A global synthesis of the marine and terrestrial evidence for glaciation during the Pliocene Epoch

• Published in: Earth-science reviews Vol. 135; pp. 83 - 102
• Main Authors: De Schepper, Stijn, Gibbard, Philip L., Salzmann, Ulrich, Ehlers, Jürgen
• Format: Journal Article
• Language: English
• Published: Amsterdam Elsevier B.V 01.08.2014; Elsevier Sequoia S.A
• Subjects: Amplification; Carbon dioxide concentration; Climate; Communities; Geological time; Geology; Glaciers; Global compilation; Ice sheet; Marine; Northern Hemisphere; Oceans; Pliocene; Southern Hemisphere; Southern Hemisphere; Climate; Northern Hemisphere; Pliocene; Ice sheet; Global compilation
• ISSN: 0012-8252; 1872-6828
• DOI: 10.1016/j.earscirev.2014.04.003

The Pliocene climate is globally warm and characterised by high atmospheric carbon dioxide concentrations, yet the terrestrial and marine scientific communities have gathered considerable evidence for substantial glaciation events in both the Northern and Southern Hemisphere prior to the Quaternary. Evidence on land is fragmentary, but marine records of glaciation present a more complete history of Pliocene glaciation.
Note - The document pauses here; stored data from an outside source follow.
--- config.mk ---
export PLATFORM = sky130hd
export DESIGN_NAME = pulse_stretcher_flat
export DESIGN_NICKNAME = d
export VERILOG_FILES = /design/src/rtl/pulse_stretcher_pkg.sv /design/src/rtl/pulse_stretcher_if.sv /design/src/rtl/pulse_stretch_counter.sv /design/src/rtl/pulse_stretcher.sv /design/src/flat_wrapper.sv
export SDC_FILE = /design/constraint.sdc
export NUM_CORES = 1
export LEC_CHECK = 0
export BUFFER_PORTS_ARGS = -buffer_cell sky130_fd_sc_hd__buf_2
export CAP_MARGIN = 0
export CORE_ASPECT_RATIO = 1.25
export CORE_UTILIZATION = 55
export DETAILED_ROUTE_END_ITERATION = 7
export GPL_TIMING_DRIVEN = 0
export HOLD_SLACK_MARGIN = 0.08
export PLACE_DENSITY = 0.76
export SLEW_MARGIN = 30
export SYNTH_ARGS = -nofsm -noshare
export SYNTH_HDL_FRONTEND = slang
export SYNTH_SLANG_ARGS = --single-unit
--- constraint.sdc ---
create_clock -name clk -period 3.26 [get_ports clk]
set_input_delay 0.326 -clock clk [delete_from_list [all_inputs] [get_ports clk]]
set_output_delay 0.326 -clock clk [all_outputs]
set_load 0.01 [all_outputs]
--- src/rtl/pulse_stretcher_pkg.sv ---
// Shared types and helpers for the pulse stretcher: FSM state encoding and
// the reload value used when the shared counter times the low gap.
package pulse_stretcher_pkg;

    typedef enum logic [1:0] {
        ST_IDLE = 2'd0,
        ST_HOLD = 2'd1,
        ST_GAP  = 2'd2
    } state_e;

    // Counter reload for a gap of gap_len cycles; a zero-length gap never loads.
    function automatic int gap_reload(input int gap_len);
        int val;
        if (gap_len > 32'sd0) begin
            val = gap_len - 32'sd1;
        end else begin
            val = 32'sd0;
        end
        return val;
    endfunction

endpackage

--- src/rtl/pulse_stretcher_if.sv ---
// Strobe-in / level-out bundle of the pulse stretcher. The master side drives
// the clear, enable, trigger and length; the slave side (the stretcher)
// returns the stretched level, busy flag and done strobe.
interface pulse_stretcher_if #(
    parameter int CNT_W = 8
);
    logic             i_sclr;
    logic             i_en;
    logic             i_pulse;
    logic [CNT_W-1:0] i_len;
    logic             o_level;
    logic             o_busy;
    logic             o_done;

    modport master (
        output i_sclr, i_en, i_pulse, i_len,
        input  o_level, o_busy, o_done
    );

    modport slave (
        input  i_sclr, i_en, i_pulse, i_len,
        output o_level, o_busy, o_done
    );
endinterface

--- src/rtl/pulse_stretch_counter.sv ---
// Loadable down-counter shared by the HOLD and GAP phases. It saturates at
// zero, so an idle counter simply sits at zero and reports o_zero.
module pulse_stretch_counter #(
    parameter int CNT_W = 8
) (
    input  logic             clk,
    input  logic             i_rst_n,
    input  logic             i_sclr,
    input  logic             i_en,
    input  logic             i_load,
    input  logic [CNT_W-1:0] i_ld_val,
    output logic             o_zero
);

    logic [CNT_W-1:0] cnt_r;

    // Count register: load takes priority over decrement, never wraps below zero.
    always_ff @(posedge clk or negedge i_rst_n) begin
        if (!i_rst_n) begin
            cnt_r <= {CNT_W{1'b0}};
        end else if (i_sclr) begin
            cnt_r <= {CNT_W{1'b0}};
        end else if (i_en) begin
            if (i_load) begin
                cnt_r <= i_ld_val;
            end else if (cnt_r != {CNT_W{1'b0}}) begin
                cnt_r <= cnt_r - CNT_W'(1);
            end else begin
                cnt_r <= cnt_r;
            end
        end else begin
            cnt_r <= cnt_r;
        end
    end

    assign o_zero = (cnt_r == {CNT_W{1'b0}});

endmodule

--- src/rtl/pulse_stretcher.sv ---
// Pulse stretcher: turns a single-cycle trigger into a level held high for
// i_len clock cycles, optionally followed by a forced low gap of GAP_LEN
// cycles. Build option PULSE_STRETCHER_RETRIGGER_EN lets a new trigger during
// the high phase restart the stretch without a low glitch.
module pulse_stretcher
    import pulse_stretcher_pkg::*;
#(
    parameter int CNT_W   = 8,
    parameter int GAP_LEN = 0
) (
    input  logic               clk,
    input  logic               i_rst_n,
    pulse_stretcher_if.slave   bus
);

    localparam bit               HAS_GAP = (GAP_LEN > 0);
    localparam logic [CNT_W-1:0] GAP_LD  = CNT_W'(gap_reload(GAP_LEN));

    state_e           state_r;
    state_e           state_nxt_s;
    logic             trig_s;
    logic             retrig_s;
    logic [CNT_W-1:0] len_m1_s;
    logic             cnt_load_s;
    logic [CNT_W-1:0] cnt_ld_val_s;
    logic             cnt_zero_s;
    logic             leave_hold_s;
    logic             level_nxt_s;
    logic             busy_nxt_s;
    logic             done_nxt_s;
    logic             level_r;
    logic             busy_r;
    logic             done_r;

    // A zero-length trigger is treated as no trigger at all.
    assign trig_s   = bus.i_pulse && (bus.i_len != {CNT_W{1'b0}});
    assign len_m1_s = bus.i_len - CNT_W'(1);

`ifdef PULSE_STRETCHER_RETRIGGER_EN
    assign retrig_s = trig_s;
`else
    assign retrig_s = 1'b0;
`endif

    pulse_stretch_counter #(
        .CNT_W (CNT_W)
    ) u_counter (
        .clk      (clk),
        .i_rst_n  (i_rst_n),
        .i_sclr   (bus.i_sclr),
        .i_en     (bus.i_en),
        .i_load   (cnt_load_s),
        .i_ld_val (cnt_ld_val_s),
        .o_zero   (cnt_zero_s)
    );

    // State register: clear wins over enable, disabled cycles freeze the FSM.
    always_ff @(posedge clk or negedge i_rst_n) begin
        if (!i_rst_n) begin
            state_r <= ST_IDLE;
        end else if (bus.i_sclr) begin
            state_r <= ST_IDLE;
        end else if (bus.i_en) begin
            state_r <= state_nxt_s;
        end else begin
            state_r <= state_r;
        end
    end

    // Next-state and counter control; retrigger in HOLD beats the exit check.
    always_comb begin
        state_nxt_s  = state_r;
        cnt_load_s   = 1'b0;
        cnt_ld_val_s = {CNT_W{1'b0}};
        leave_hold_s = 1'b0;
        case (state_r)
            ST_IDLE: begin
                if (trig_s) begin
                    state_nxt_s  = ST_HOLD;
                    cnt_load_s   = 1'b1;
                    cnt_ld_val_s = len_m1_s;
                end else begin
                    state_nxt_s  = ST_IDLE;
                end
            end
            ST_HOLD: begin
                if (retrig_s) begin
                    state_nxt_s  = ST_HOLD;
                    cnt_load_s   = 1'b1;
                    cnt_ld_val_s = len_m1_s;
                end else if (cnt_zero_s) begin
                    leave_hold_s = 1'b1;
                    if (HAS_GAP) begin
                        state_nxt_s  = ST_GAP;
                        cnt_load_s   = 1'b1;
                        cnt_ld_val_s = GAP_LD;
                    end else begin
                        state_nxt_s  = ST_IDLE;
                    end
                end else begin
                    state_nxt_s  = ST_HOLD;
                end
            end
            ST_GAP: begin
                if (cnt_zero_s) begin
                    state_nxt_s = ST_IDLE;
                end else begin
                    state_nxt_s = ST_GAP;
                end
            end
            default: begin
                state_nxt_s = ST_IDLE;
            end
        endcase
    end

    // Output decode from the upcoming state so the registered outputs line up with it.
    always_comb begin
        level_nxt_s = (state_nxt_s == ST_HOLD);
        busy_nxt_s  = (state_nxt_s != ST_IDLE);
        done_nxt_s  = leave_hold_s;
    end

    // Output registers: same clear/enable gating as the state, so done is held when frozen.
    always_ff @(posedge clk or negedge i_rst_n) begin
        if (!i_rst_n) begin
            level_r <= 1'b0;
            busy_r  <= 1'b0;
            done_r  <= 1'b0;
        end else if (bus.i_sclr) begin
            level_r <= 1'b0;
            busy_r  <= 1'b0;
            done_r  <= 1'b0;
        end else if (bus.i_en) begin
            level_r <= level_nxt_s;
            busy_r  <= busy_nxt_s;
            done_r  <= done_nxt_s;
        end else begin
            level_r <= level_r;
            busy_r  <= busy_r;
            done_r  <= done_r;
        end
    end

    assign bus.o_level = level_r;
    assign bus.o_busy  = busy_r;
    assign bus.o_done  = done_r;

endmodule
--- src/flat_wrapper.sv ---
// flat-port wrapper written by rule: the top's interface ports become plain ports
module pulse_stretcher_flat import pulse_stretcher_pkg::*;
#(
    parameter int CNT_W   = 8,
    parameter int GAP_LEN = 0
)
  (clk, i_rst_n, bus_i_sclr, bus_i_en, bus_i_pulse, bus_i_len, bus_o_level, bus_o_busy, bus_o_done);
  pulse_stretcher_if #(.CNT_W(CNT_W)) bus_i ();
  input  logic clk;
  input  logic i_rst_n;
  input wire logic [$bits(bus_i.i_sclr)-1:0] bus_i_sclr;
  input wire logic [$bits(bus_i.i_en)-1:0] bus_i_en;
  input wire logic [$bits(bus_i.i_pulse)-1:0] bus_i_pulse;
  input wire logic [$bits(bus_i.i_len)-1:0] bus_i_len;
  output wire logic [$bits(bus_i.o_level)-1:0] bus_o_level;
  output wire logic [$bits(bus_i.o_busy)-1:0] bus_o_busy;
  output wire logic [$bits(bus_i.o_done)-1:0] bus_o_done;
  assign bus_i.i_sclr = bus_i_sclr;
  assign bus_i.i_en = bus_i_en;
  assign bus_i.i_pulse = bus_i_pulse;
  assign bus_i.i_len = bus_i_len;
  assign bus_o_level = bus_i.o_level;
  assign bus_o_busy = bus_i.o_busy;
  assign bus_o_done = bus_i.o_done;
  pulse_stretcher #(.CNT_W(CNT_W), .GAP_LEN(GAP_LEN)) u_core (.clk(clk), .i_rst_n(i_rst_n), .bus(bus_i));
endmodule
# Yosys cells after proc, flatten, opt, wreduce, memory -nomap -nowiden
# Index checks and enable logic that the tools add are counted.
word_totals:
  regBits: 13
  latch_bits: 0
  ramBits: 0
  rom_bits: 0
  inputBits: 13
  out_inout_bits: 3
  wordCells: 41
  mem_count: 0
op_classes:
  addsub: 2
  n_mul: 0
  div: 0
  magnitude_cmp: 0
  n_eq_ne: 3
  shifts: 0
  muxes: 22
  bitwise_logic: 0
  n_reduce_logical: 9
op_table:
  columns: ["op", "count"]
  rows:
  - ["$mux 8", 6]
  - ["$reduce_bool 8->1", 2]
  - ["$sub 8x1->8 const B", 2]
  - ["$mux 1", 12]
  - ["$logic_not 8->1", 1]
  - ["$mux 2", 3]
  - ["$pmux 2 s3", 1]
  - ["$eq 2x1->1 const B", 2]
  - ["$reduce_bool 2->1", 2]
  - ["$reduce_bool 3->1", 1]
  - ["$eq 2x2->1 const B", 1]
  - ["$logic_not 2->1", 1]
  - ["$reduce_and 2->1", 1]
  - ["$logic_and 1x1->1", 1]

# Depth between registers and ports, before layout
# Gate-level depths: netlist of the first run.
logic_depth:
  depth_word: 7
  depth_mapped: 8
  ltp_nobuf: 7

# By module
# From an unflattened synthesis of the first run, not the netlist that was laid out.
hier_totals:
  hier_cells: 125
  area_unflattened_um2: 1072.3
by_module_without_submodules:
  columns: ["module", "instances", "cells_per_inst", "area_each_um2", "seq_area_each_um2"]
  rows:
  - ["pulse_stretch_counter", 1, 71, 629.4, 200.2]
  - ["pulse_stretcher", 1, 54, 442.9, 125.1]

# Least setup slack after synthesis of the first run
# Ideal clock, no wire load.
synth_timing:
  path_type: "register to register"
  start: "reg u_core.u_counter.cnt_r[0]"
  end: "reg u_core.busy_r (netlist: u_core.bus.o_busy)"
  setup_ns: 0.129
  arrival_ns: 1.789
  t_required_ns: 3.131
  path_slack_ns: 1.341
  path_stages_with_launch: 7
  path_buffers: 0
  period_less_slack_ns: 1.919
  cell_sequence: "dfrtp_1 > inv_1 > ha_1 > or4b_1 > or4_1 > a21oi_1 > a211oi_1"
synth_via:
  elab_chain_len: 6
  elab_cells_between_ends: 7
  cone_classes: "mux: 5; reduce/logical: 2"
synth_rtl:
  columns: ["item", "line_no", "source"]
  rows:
  - ["start: declaration", "pulse_stretch_counter.sv:15", "logic [CNT_W-1:0] cnt_r;"]
  - ["start signal: assignment", "pulse_stretch_counter.sv:20", "cnt_r <= {CNT_W{1'b0}};"]
  - ["start signal: assignment", "pulse_stretch_counter.sv:22", "cnt_r <= {CNT_W{1'b0}};"]
  - ["start signal: assignment", "pulse_stretch_counter.sv:25", "cnt_r <= i_ld_val;"]
  - ["$logic_not 8->1 (*)", "pulse_stretch_counter.sv:36", "assign o_zero = (cnt_r == {CNT_W{1'b0}});"]
  - ["$mux 1 / $mux 2 (equally long branches)", "pulse_stretcher.sv:91, pulse_stretcher.sv:105", null]
  - ["$pmux 2 s3 (*)", "pulse_stretcher.sv:76", "case (state_r)"]
  - ["$reduce_bool 2->1 (*)", "pulse_stretcher.sv:120", "busy_nxt_s = (state_nxt_s != ST_IDLE);"]
  - ["$mux 1 (*)", "pulse_stretcher.sv:134", "end else if (bus.i_en) begin"]
  - ["$mux 1 (*)", "pulse_stretcher.sv:130", "end else if (bus.i_sclr) begin"]
  - ["end signal: assignment", "pulse_stretcher.sv:136", "busy_r <= busy_nxt_s;"]
  - ["end signal: assignment", "pulse_stretcher.sv:140", "busy_r <= busy_r;"]
  - ["end: declaration", "pulse_stretcher.sv:32", "logic busy_r;"]
# Every way passes the cells marked *; elsewhere a longest branch is shown, timed or not. The select of a mux whose other input is x is not followed.
# A chain may end at the register's enable or synchronous reset.

# Worst setup path after layout of the first run
layout_timing:
  start: "reg u_core.u_counter.cnt_r[0]"
  end: "reg u_core.u_counter.cnt_r[4]"
layout_via:
  elab_chain_len: 5
  elab_cells_between_ends: 8
  cone_classes: "add/sub: 1; mux: 4; reduce/logical: 3"
layout_rtl:
  columns: ["item", "line_no", "source"]
  rows:
  - ["$sub 8x1->8", "pulse_stretch_counter.sv:27", "cnt_r <= cnt_r - CNT_W'(1);"]
  - ["$mux 8", "pulse_stretch_counter.sv:26", "end else if (cnt_r != {CNT_W{1'b0}}) begin"]
  - ["$mux 8", "pulse_stretch_counter.sv:24", "if (i_load) begin"]
  - ["$mux 8", "pulse_stretch_counter.sv:23", "end else if (i_en) begin"]
  - ["$mux 8", "pulse_stretch_counter.sv:21", "end else if (i_sclr) begin"]
# Parallel ways exist; a longest one is shown, timed or not. The select of a mux whose other input is x is not followed.

==> results of run 1 <==
layout by cell type, fill, tap and decap left out, types with 4 or more instances in the layout:
cell and count:
a21oi_1 5, buf_2 17, dfrtp_1 13, inv_1 6
mux2i_1 5, nand2_1 4, nand2b_1 5, nor2_1 11
o21ai_0 10, xnor2_1 4
per-stage QoR:
stage | area, µm² | utilization (%) | std cells | hold WS [ns]
finish | 1110 | 68.4 | 146 | 0.258
detailed placement | 1070 | 66.1 | 141 | 0.227
global placement | 1070 | 66.1 | 141 | 0.223
global route | 1110 | 68.4 | 146 | 0.269
floorplan | 975 | - | 108 | 0.0304
CTS | 1110 | 68.4 | 146 | 0.259
worst max-delay path by stage:
stage,startpoint,to,cells after the start
floorplan,u_core.u_counter.cnt_r[0]$_DFFE_PN0P_,u_core.bus.o_busy$_DFFE_PN0P_,6
global placement,u_core.u_counter.cnt_r[0]$_DFFE_PN0P_,u_core.u_counter.cnt_r[4]$_DFFE_PN0P_,7
detailed placement,u_core.u_counter.cnt_r[0]$_DFFE_PN0P_,u_core.u_counter.cnt_r[4]$_DFFE_PN0P_,7
CTS,u_core.u_counter.cnt_r[0]$_DFFE_PN0P_,u_core.u_counter.cnt_r[4]$_DFFE_PN0P_,7
global route,u_core.u_counter.cnt_r[0]$_DFFE_PN0P_,u_core.u_counter.cnt_r[4]$_DFFE_PN0P_,7
finish,u_core.u_counter.cnt_r[0]$_DFFE_PN0P_,u_core.u_counter.cnt_r[4]$_DFFE_PN0P_,7
cell usage after synthesis:
| master | count |
|---|---|
| nor4_1 | 1 |
| buf_6 | 1 |
| nor4_4 | 1 |
| o21ai_1 | 1 |
| ha_1 | 3 |
| o31a_1 | 1 |
| a21oi_1 | 5 |
| xnor2_1 | 4 |
| clkbuf_1 | 1 |
| nor2_1 | 11 |
| dfrtp_1 | 13 |
| nor3b_1 | 2 |
| o31ai_4 | 1 |
| a31oi_1 | 2 |
| a21boi_2 | 1 |
| and3b_1 | 1 |
| o311a_2 | 1 |
| nand3_1 | 3 |
| o21ai_0 | 10 |
| or4_4 | 1 |
| or4b_1 | 1 |
| nand2b_1 | 5 |
| inv_1 | 6 |
| mux2i_1 | 5 |
| nor3_2 | 1 |
| buf_2 | 2 |
| or3_2 | 2 |
| xor2_1 | 2 |
| o21bai_1 | 1 |
| nor3_1 | 2 |
| a32oi_1 | 2 |
| or4_1 | 2 |
| or3_1 | 2 |
| a311o_1 | 1 |
| nand2_1 | 4 |
| a22oi_1 | 2 |
| nor2b_1 | 1 |
| a211oi_1 | 3 |
flip-flops by register name (all words and copies together) (netlist names):
| register | flops |
|---|---|
| u_core.bus.o_done | 1 |
| u_core.u_counter.cnt_r | 8 |
| u_core.bus.o_level | 1 |
| u_core.bus.o_busy | 1 |
| u_core.state_r | 2 |
critical path: cells and delay by family (launching register included):
kind | cells | cell delay [ns]
AOI/OAI and AO/OA | 2 | 0.42
adders and majority gates | 1 | 0.17
buffers and inverters | 1 | 0.08
DFF | 1 | 0.43
and+or+nand+nor | 3 | 1.00
timing repair:
item	in CTS	in global routing
endpoints found under the setup margin	0	0
hold endpoints to repair	13	0
hold buffers	1	0
kinds of logic after synthesis:
family	share of synthesized area, %
fa+ha+maj	3.85
mux	5.13
simple gates	25.0
compound gates	22.3
xor+xnor	5.39
flops	33.4
buf+inv	4.88
routing by layer:
metal | routed length, µm | up-vias
met1 | 917 | 417
met3 | 62 | 4
met5 | 0 | -
met4 | 23 | 0
met2 | 1030 | 26
li1 | - | 440
cell type report:
type	count	area, µm²
buffer	4	25.0
clock buffer	4	26.3
fill	139	513
inverter	6	22.5
multi-input combinational	85	602
sequential	13	325
tap	18	22.5
timing repair buffer	16	85.1
where the power goes:
| part | leakage, nW | internal, mW | switching [mW] |
|---|---|---|---|
| Combinational | 0.307 | 0.0724 | 0.0881 |
| Clock | 0.0150 | 0.0474 | 0.0511 |
| Sequential | 0.173 | 0.176 | 0.0210 |
| Total | 0.495 | 0.296 | 0.160 |
==> flow_metrics.env, run 1 <==
export IMPL_ant_nets=0
export IMPL_r2r_cells=7
export IMPL_die_h_um=49.1
export IMPL_cts_buffers_inserted=3
export IMPL_dieArea_mm2=0.00195
export IMPL_hpwl_mm=1.58
export IMPL_cts_sinks=13
export IMPL_hold_viol_final=0
export IMPL_diodes=0
export IMPL_netlist_instances=108
export IMPL_grt_pass1_wl_mm=3.59
export IMPL_synth_largest_area_cell="dfrtp_1"
export IMPL_power_leakage_nw=0.495
export IMPL_antenna_found_initial=0
export IMPL_yosysUniqueCellTypes=38
export IMPL_ys_warnings_count=0
export IMPL_worstHoldEndpoint="u_core.u_counter.cnt_r[6]$_DFFE_PN0P_"
export IMPL_clockBufferDepth=2
export IMPL_slew_violations=0
export IMPL_regToRegStartpoint="u_core.u_counter.cnt_r[0]$_DFFE_PN0P_"
export IMPL_htree_levels=1
export IMPL_cp_slowest_stage_delay_ns=0.57
export IMPL_dieWidth_um=39.7
export IMPL_wl_per_cell_um=13.9
export IMPL_grt_pass1_vias=833
export IMPL_clk_pin_slew_worst_paths_ns=0.08
export IMPL_ios=16
export IMPL_grt_use_met1_pct=33.3
export IMPL_grt_use_total_pct=25.2
export IMPL_remaining_drc_errors=0
export IMPL_vias=887
export IMPL_area_growth_syn_to_layout_pct=13.7
export IMPL_crit_slowest_cell="or4b_1"
export IMPL_status="finished clean"
export IMPL_clk_latency_ns=0.27
export IMPL_power_mw=0.457
export IMPL_worst_endpoint_required_ns=3.42
export IMPL_cts_tree="done"
export IMPL_critPathArrivalTime_ns=2.38
export IMPL_fin_crit_sh_pct=68.0
export IMPL_grt_max_degree=14
export IMPL_setup_viol=0
export IMPL_rsz0062_at_grt="no"
export IMPL_period_needed_ns=2.22
export IMPL_core_area_mm2=0.00162
export IMPL_startpoint_type="flop"
export IMPL_setup_tns_final_ns=0
export IMPL_synth_top_area_share_pct=33.4
export IMPL_yosys_register_bits=13
export IMPL_slew_headroom_pct=63.3
export IMPL_drtIter0Drc=25
export IMPL_dr_pass1_iters=6
export IMPL_overflow=0
export IMPL_io_buffers=15
export IMPL_power_density_mw_per_mm2=412
export IMPL_cts_root_buf="clkbuf_4"
export IMPL_min_from="bus_i_sclr"
export IMPL_rrSetupSlack_ns=1.04
export IMPL_synth_yosys_seq_area_share_pct=33.4
export IMPL_cp_cell_sequence="inv_1 -> ha_1 -> or4b_1 -> nor4_4 -> a21boi_2 -> a32oi_1 -> nor2_1"
export IMPL_row_count=16
export IMPL_fin_skew_ns=0.00556
export IMPL_syn_nets=124
export IMPL_nets=145
export IMPL_drive_gt1_share_pct=22.7
export IMPL_top_usage_layer="met2"
export IMPL_gr_usage_met2_pct=41.8
export IMPL_start_util_pct=60.1
export IMPL_grt_use_met3_pct=4.11
export IMPL_synth_area_um2=975
export IMPL_routed_wl_mm=2.03
export IMPL_place_ws_ns=1.07
export IMPL_ir_drop_mv=0.216
export IMPL_path_class="flop to flop"
export IMPL_syn_mean_instance_area_um2=9.02
export IMPL_r2r_end="u_core.u_counter.cnt_r[4]$_DFFE_PN0P_"
export IMPL_hold_path_class="input pin to flop"
export IMPL_tightest_slew_ns=0.549
export IMPL_worst_slack_ns=1.04
export IMPL_critPathCaptureType="flop"
export IMPL_cts_resized=0
export IMPL_avgViaCountPerCell=6.08
export IMPL_hold_depth=2
export IMPL_fmax_ghz=0.451
export IMPL_cts_setup_buffers=0
export IMPL_gp_congestion=0.890
export IMPL_maxCapViolations=0
export IMPL_netlist_top_cells_area="dfrtp_1 (33%), mux2i_1 (5.1%), o21ai_0 (5.1%)"
export IMPL_crit_fanout=6
(Power assumes the default switching activity.)
==> inputs of run 2 (changes only) <==
--- a/config.mk
+++ b/config.mk
@@ -8,11 +8,11 @@
 export BUFFER_PORTS_ARGS = -buffer_cell sky130_fd_sc_hd__buf_2
 export CAP_MARGIN = 0
 export CORE_ASPECT_RATIO = 1.25
-export CORE_UTILIZATION = 55
+export CORE_UTILIZATION = 54
 export DETAILED_ROUTE_END_ITERATION = 7
 export GPL_TIMING_DRIVEN = 0
 export HOLD_SLACK_MARGIN = 0.08
-export PLACE_DENSITY = 0.76
+export PLACE_DENSITY = 0.75
 export SLEW_MARGIN = 30
 export SYNTH_ARGS = -nofsm -noshare
 export SYNTH_HDL_FRONTEND = slang
==> constraint.sdc (replaced) <==
create_clock -name clk -period 2.13 [get_ports clk]
set_input_delay 0.213 -clock clk [delete_from_list [all_inputs] [get_ports clk]]
set_output_delay 0.213 -clock clk [all_outputs]
set_load 0.01 [all_outputs]
==> run 2 against run 1 <==
Sequential cell count is the same. Non-clock buffer count increased by 2. Global-route usage up 0.35 points. Die area is 1.8% higher. Sequential power grew 54%. Register-to-register slack lost 0.94 ns. Wire length rose by 2.7%. Cell count is 1.4% higher. Count of clock-buffer cells in the layout unchanged. Fmax grew 9.1%. Critical path depth down 1. Highest routed layer unchanged.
Here we present a global compilation of the terrestrial and marine glacial evidence for the Pliocene and demonstrate four glaciation events that can be identified in the Southern and/or Northern Hemisphere prior to the latest Pliocene intensification of Northern Hemisphere glaciation. There are two globally recognisable glacial events in the early Pliocene (c. 4.9–4.8Ma and c. 4.0Ma), one event around the early/late Pliocene transition (c. 3.6Ma), and one event during Marine Isotope Stage M2 (c. 3.3Ma). Long-term climate cooling, decreasing carbon dioxide concentrations in the atmosphere and high climate sensitivity in the Pliocene probably facilitated each glaciation event, however the mechanisms behind the early Pliocene glacial events are unclear. The global glaciation at c. 3.3Ma may be caused by changes in ocean gateways, whereas the decline in carbon dioxide concentrations is important for the latest Pliocene intensification of Northern Hemisphere glaciation.